**Prompt:**
Look through the entries that follow and return each line that has the string "found".

[Saved entries]
Start of Block
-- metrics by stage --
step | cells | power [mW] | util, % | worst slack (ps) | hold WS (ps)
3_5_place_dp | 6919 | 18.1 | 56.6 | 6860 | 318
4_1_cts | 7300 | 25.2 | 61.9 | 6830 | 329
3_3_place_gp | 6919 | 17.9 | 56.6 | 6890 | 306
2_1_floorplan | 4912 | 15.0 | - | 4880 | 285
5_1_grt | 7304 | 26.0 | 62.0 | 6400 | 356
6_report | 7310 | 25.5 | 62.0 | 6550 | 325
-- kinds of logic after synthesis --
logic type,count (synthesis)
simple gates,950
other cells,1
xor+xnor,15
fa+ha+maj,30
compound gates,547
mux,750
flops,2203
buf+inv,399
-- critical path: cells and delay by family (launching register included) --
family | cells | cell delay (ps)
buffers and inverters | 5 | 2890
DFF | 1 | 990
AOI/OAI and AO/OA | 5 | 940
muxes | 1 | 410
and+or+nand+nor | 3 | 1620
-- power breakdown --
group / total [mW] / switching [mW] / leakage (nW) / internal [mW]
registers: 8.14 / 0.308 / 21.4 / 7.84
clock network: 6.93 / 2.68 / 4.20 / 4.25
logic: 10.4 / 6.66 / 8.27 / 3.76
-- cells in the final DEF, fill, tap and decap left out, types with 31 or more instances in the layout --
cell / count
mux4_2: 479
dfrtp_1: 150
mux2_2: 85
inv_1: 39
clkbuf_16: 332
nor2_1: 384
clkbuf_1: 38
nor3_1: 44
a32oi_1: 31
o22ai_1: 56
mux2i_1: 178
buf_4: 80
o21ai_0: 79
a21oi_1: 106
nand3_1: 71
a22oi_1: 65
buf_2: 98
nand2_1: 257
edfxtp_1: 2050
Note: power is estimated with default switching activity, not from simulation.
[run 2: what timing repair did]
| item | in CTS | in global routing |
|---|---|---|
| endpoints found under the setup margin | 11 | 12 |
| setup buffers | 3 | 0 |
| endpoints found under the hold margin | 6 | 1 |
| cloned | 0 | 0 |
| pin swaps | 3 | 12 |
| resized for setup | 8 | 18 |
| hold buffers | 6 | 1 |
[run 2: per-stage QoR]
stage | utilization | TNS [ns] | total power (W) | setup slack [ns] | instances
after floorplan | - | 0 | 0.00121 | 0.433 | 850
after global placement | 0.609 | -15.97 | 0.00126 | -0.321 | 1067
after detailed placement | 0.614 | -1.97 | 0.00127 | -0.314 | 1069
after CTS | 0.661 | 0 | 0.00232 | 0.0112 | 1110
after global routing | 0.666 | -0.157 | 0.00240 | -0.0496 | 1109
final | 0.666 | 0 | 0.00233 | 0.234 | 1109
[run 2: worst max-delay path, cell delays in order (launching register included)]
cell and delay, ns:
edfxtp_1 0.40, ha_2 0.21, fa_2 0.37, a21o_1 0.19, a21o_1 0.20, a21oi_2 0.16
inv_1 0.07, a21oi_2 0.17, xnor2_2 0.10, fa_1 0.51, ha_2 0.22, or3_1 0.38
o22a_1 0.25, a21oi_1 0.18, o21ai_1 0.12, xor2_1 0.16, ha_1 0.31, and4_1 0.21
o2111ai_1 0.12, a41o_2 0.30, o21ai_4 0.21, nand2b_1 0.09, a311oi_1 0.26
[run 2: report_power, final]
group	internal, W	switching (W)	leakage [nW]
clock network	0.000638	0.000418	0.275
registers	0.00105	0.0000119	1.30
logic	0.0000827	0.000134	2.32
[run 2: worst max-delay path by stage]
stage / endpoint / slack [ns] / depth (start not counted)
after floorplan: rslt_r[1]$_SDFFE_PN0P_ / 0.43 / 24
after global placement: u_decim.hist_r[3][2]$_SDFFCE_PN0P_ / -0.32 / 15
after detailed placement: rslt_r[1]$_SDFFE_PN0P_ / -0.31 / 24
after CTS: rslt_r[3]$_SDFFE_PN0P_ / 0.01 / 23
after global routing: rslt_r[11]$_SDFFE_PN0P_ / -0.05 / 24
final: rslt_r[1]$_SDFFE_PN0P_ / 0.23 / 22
[config.mk]
export PLATFORM = sky130hd
export DESIGN_NAME = pfcm_core
export DESIGN_NICKNAME = d
export VERILOG_FILES = /design/src/pfcm_pkg.sv /design/src/pfcm_core.sv
export SDC_FILE = /design/constraint.sdc
export NUM_CORES = 1
export LEC_CHECK = 0
export BUFFER_PORTS_ARGS = -buffer_cell sky130_fd_sc_hd__buf_4
export CORE_MARGIN = 10
export CORE_UTILIZATION = 45
export CTS_BUF_LIST = sky130_fd_sc_hd__clkbuf_2 sky130_fd_sc_hd__clkbuf_4 sky130_fd_sc_hd__clkbuf_8
export CTS_CLUSTER_SIZE = 24
export DETAILED_ROUTE_END_ITERATION = 8
export GPL_TIMING_DRIVEN = 0
export PLACE_DENSITY = 0.72
export SETUP_SLACK_MARGIN = 0.2
export SYNTH_ARGS = -nofsm -noshare
export SYNTH_HDL_FRONTEND = slang
export SYNTH_SLANG_ARGS = --single-unit
[constraint.sdc]
create_clock -name i_ref_clk -period 14.45 [get_ports i_ref_clk]
set_input_delay 1.445 -clock i_ref_clk [delete_from_list [all_inputs] [get_ports i_ref_clk]]
set_output_delay 1.445 -clock i_ref_clk [all_outputs]
set_load 0.02 [all_outputs]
End of Block
**Answer for this exercise:**
| endpoints found under the setup margin | 11 | 12 |
| endpoints found under the hold margin | 6 | 1 |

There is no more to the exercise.